Doctors and researchers have amazing knowledge about the human body in general. But all that knowledge doesn’t do me any good if the doctor can’t apply it to my personal situation.
An important part of solving my health issues has been to have tests done and to compare the results to my previous tests.  This allows my doctors to see if things are getting better or worse.  When you first have a test done, especially at an early age when you are healthy, it gives your doctor a baseline reading of how your body functions at its best.  That information will become even more important as you get older and things start to change.  Your doctor can learn all sorts of important things by comparing later results to the baseline test.
As women, we know we need to have PAP smears and mammograms to check for cancer.  It’s smart to get these tests done when recommended so we can know whether there is something we need to deal with or not.
But don’t stop there. The leading killer of women is heart disease, meaning it’s important to get the tests that will help you take care of your heart.  I’m talking about blood tests for cholesterol – HDL which is the good cholesterol, LDL which is the bad one, and triglycerides.   And follow up by getting your cholesterol numbers so you can figure out what they mean.  Don’t be afraid of your numbers!

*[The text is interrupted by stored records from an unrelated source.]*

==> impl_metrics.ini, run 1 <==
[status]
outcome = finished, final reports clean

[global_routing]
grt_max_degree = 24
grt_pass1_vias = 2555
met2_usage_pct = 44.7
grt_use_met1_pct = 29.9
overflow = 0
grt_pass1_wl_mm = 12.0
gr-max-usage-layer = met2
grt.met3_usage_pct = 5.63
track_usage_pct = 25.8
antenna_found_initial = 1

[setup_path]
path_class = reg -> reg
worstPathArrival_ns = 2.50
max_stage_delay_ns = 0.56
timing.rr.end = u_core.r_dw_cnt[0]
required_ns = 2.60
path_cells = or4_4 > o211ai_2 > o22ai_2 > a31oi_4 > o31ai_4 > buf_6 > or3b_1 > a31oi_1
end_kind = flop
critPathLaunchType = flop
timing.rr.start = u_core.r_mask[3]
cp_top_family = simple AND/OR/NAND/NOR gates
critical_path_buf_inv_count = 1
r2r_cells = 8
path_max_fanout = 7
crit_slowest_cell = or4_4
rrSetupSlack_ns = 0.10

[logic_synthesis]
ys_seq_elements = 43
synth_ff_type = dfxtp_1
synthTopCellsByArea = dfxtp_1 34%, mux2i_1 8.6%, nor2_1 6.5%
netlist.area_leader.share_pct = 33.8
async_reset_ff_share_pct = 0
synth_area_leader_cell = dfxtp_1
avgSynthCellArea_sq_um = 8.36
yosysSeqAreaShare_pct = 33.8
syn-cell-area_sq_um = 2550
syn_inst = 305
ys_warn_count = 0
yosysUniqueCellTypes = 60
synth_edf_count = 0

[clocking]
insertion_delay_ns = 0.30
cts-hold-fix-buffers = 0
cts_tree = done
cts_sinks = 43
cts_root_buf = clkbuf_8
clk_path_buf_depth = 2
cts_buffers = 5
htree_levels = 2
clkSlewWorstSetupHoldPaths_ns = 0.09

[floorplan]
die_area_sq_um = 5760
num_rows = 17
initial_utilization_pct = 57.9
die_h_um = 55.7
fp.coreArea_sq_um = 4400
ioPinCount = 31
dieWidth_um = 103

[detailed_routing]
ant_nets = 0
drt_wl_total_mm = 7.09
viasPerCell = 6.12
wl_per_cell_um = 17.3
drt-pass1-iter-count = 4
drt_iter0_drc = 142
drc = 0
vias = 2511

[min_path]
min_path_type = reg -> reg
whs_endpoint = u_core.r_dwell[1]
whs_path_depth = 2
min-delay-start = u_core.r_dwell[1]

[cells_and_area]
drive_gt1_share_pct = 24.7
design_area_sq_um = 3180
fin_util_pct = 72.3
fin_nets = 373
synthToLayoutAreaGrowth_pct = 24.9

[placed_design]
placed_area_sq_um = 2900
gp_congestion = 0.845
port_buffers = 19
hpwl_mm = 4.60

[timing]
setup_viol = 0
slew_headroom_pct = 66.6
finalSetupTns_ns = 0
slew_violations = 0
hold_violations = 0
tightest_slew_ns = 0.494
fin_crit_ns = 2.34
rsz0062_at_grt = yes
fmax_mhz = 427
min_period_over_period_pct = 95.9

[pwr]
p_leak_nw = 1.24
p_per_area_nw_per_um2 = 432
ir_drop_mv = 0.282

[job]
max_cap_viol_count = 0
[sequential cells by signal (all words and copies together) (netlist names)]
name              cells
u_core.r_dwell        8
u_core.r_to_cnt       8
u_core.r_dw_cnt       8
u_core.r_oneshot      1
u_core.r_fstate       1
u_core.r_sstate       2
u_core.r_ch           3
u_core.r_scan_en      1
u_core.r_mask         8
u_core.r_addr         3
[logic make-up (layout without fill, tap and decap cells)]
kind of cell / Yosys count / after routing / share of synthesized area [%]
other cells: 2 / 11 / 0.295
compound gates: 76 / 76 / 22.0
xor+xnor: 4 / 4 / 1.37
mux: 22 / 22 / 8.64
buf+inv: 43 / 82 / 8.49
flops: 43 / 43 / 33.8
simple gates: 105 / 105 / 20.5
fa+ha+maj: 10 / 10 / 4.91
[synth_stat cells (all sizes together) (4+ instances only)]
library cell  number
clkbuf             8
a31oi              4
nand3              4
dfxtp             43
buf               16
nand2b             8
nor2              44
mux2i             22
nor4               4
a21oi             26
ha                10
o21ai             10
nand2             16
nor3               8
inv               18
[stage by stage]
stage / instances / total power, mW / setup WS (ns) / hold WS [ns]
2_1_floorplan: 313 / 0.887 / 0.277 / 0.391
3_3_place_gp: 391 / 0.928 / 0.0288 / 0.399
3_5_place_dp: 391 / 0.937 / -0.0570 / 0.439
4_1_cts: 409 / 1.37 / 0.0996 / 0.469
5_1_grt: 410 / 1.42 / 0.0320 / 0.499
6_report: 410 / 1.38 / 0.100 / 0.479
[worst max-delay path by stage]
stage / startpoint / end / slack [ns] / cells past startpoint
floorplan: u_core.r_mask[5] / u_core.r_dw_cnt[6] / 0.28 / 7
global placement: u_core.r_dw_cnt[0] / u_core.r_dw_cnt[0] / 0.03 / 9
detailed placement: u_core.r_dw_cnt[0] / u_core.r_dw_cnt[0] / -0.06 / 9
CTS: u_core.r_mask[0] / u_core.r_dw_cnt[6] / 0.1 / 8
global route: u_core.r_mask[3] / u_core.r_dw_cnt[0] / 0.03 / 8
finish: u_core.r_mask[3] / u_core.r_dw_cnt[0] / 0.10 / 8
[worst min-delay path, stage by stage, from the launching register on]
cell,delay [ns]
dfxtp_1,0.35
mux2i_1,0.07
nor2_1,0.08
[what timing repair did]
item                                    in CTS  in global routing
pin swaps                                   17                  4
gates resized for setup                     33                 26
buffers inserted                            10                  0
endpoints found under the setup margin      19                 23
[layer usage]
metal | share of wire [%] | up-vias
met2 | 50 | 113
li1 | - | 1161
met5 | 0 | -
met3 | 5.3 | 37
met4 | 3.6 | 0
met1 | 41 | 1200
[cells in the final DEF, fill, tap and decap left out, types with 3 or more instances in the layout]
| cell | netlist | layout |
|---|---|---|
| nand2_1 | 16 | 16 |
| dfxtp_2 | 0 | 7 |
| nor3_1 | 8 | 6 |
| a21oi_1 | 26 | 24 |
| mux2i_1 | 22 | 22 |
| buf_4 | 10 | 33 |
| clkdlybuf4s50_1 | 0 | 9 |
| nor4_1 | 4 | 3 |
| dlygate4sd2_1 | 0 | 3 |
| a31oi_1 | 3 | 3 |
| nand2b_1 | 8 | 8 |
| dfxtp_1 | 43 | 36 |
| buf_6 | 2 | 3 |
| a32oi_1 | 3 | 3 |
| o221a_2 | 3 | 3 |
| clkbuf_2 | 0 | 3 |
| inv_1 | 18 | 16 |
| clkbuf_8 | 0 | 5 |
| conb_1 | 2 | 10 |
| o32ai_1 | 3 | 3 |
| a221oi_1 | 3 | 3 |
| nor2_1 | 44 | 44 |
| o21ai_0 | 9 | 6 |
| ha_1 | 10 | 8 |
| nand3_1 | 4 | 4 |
`config.mk`:
```
export PLATFORM = sky130hd
export DESIGN_NAME = dmux_4way
export DESIGN_NICKNAME = d
export VERILOG_FILES = /design/src/rtl/dmux_4way.sv
export SDC_FILE = /design/constraint.sdc
export NUM_CORES = 1
export LEC_CHECK = 0
export BUFFER_PORTS_ARGS = -buffer_cell sky130_fd_sc_hd__buf_2
export CAP_MARGIN = 20
export CORE_AREA = 10 10 47 49
export CTS_CLUSTER_DIAMETER = 150
export DETAILED_ROUTE_END_ITERATION = 16
export DIE_AREA = 0 0 57 59
export PLACE_DENSITY_LB_ADDON = 0.3
export SLEW_MARGIN = 5
export SYNTH_ARGS = -nofsm -noshare
export SYNTH_HDL_FRONTEND = slang
export SYNTH_SLANG_ARGS = --single-unit
```
`constraint.sdc`:
```
create_clock -name clk -period 1.2 [get_ports clk]
set_clock_uncertainty 0.1 [all_clocks]
set_input_delay 0.3 -clock clk [delete_from_list [all_inputs] [get_ports clk]]
set_output_delay 0.3 -clock clk [all_outputs]
set_load 0.01 [all_outputs]
```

With HDL, higher is definitely better.  LDL is the opposite so you want that one to stay low, along with your triglycerides.  Your doctor can tell you if your numbers are in a good range, or you can look it up online.   The American Heart Association website has a great explanation of what all the numbers mean.
I also think it’s important to have a baseline treadmill test as well as an echocardiogram.  The treadmill gives the doctor an important reference point for when your heart is really working, in case you start to have problems later in life.  The same is true with the echocardiogram – your doctor just puts some stickers on your chest, hooks up the wires, and the machine gets a reading of how your heart is beating.  It’s a great way to make sure your heart is firing the way it should be.
If you’re having blood drawn, checking your sugar levels should be standard procedure.  The same is true of your hormones.  All the systems in your body are connected by your hormones, including the insulin that controls your sugar levels.  So if one thing starts to go out of balance, it can cause a ripple effect that can cause problems in all other parts of your body.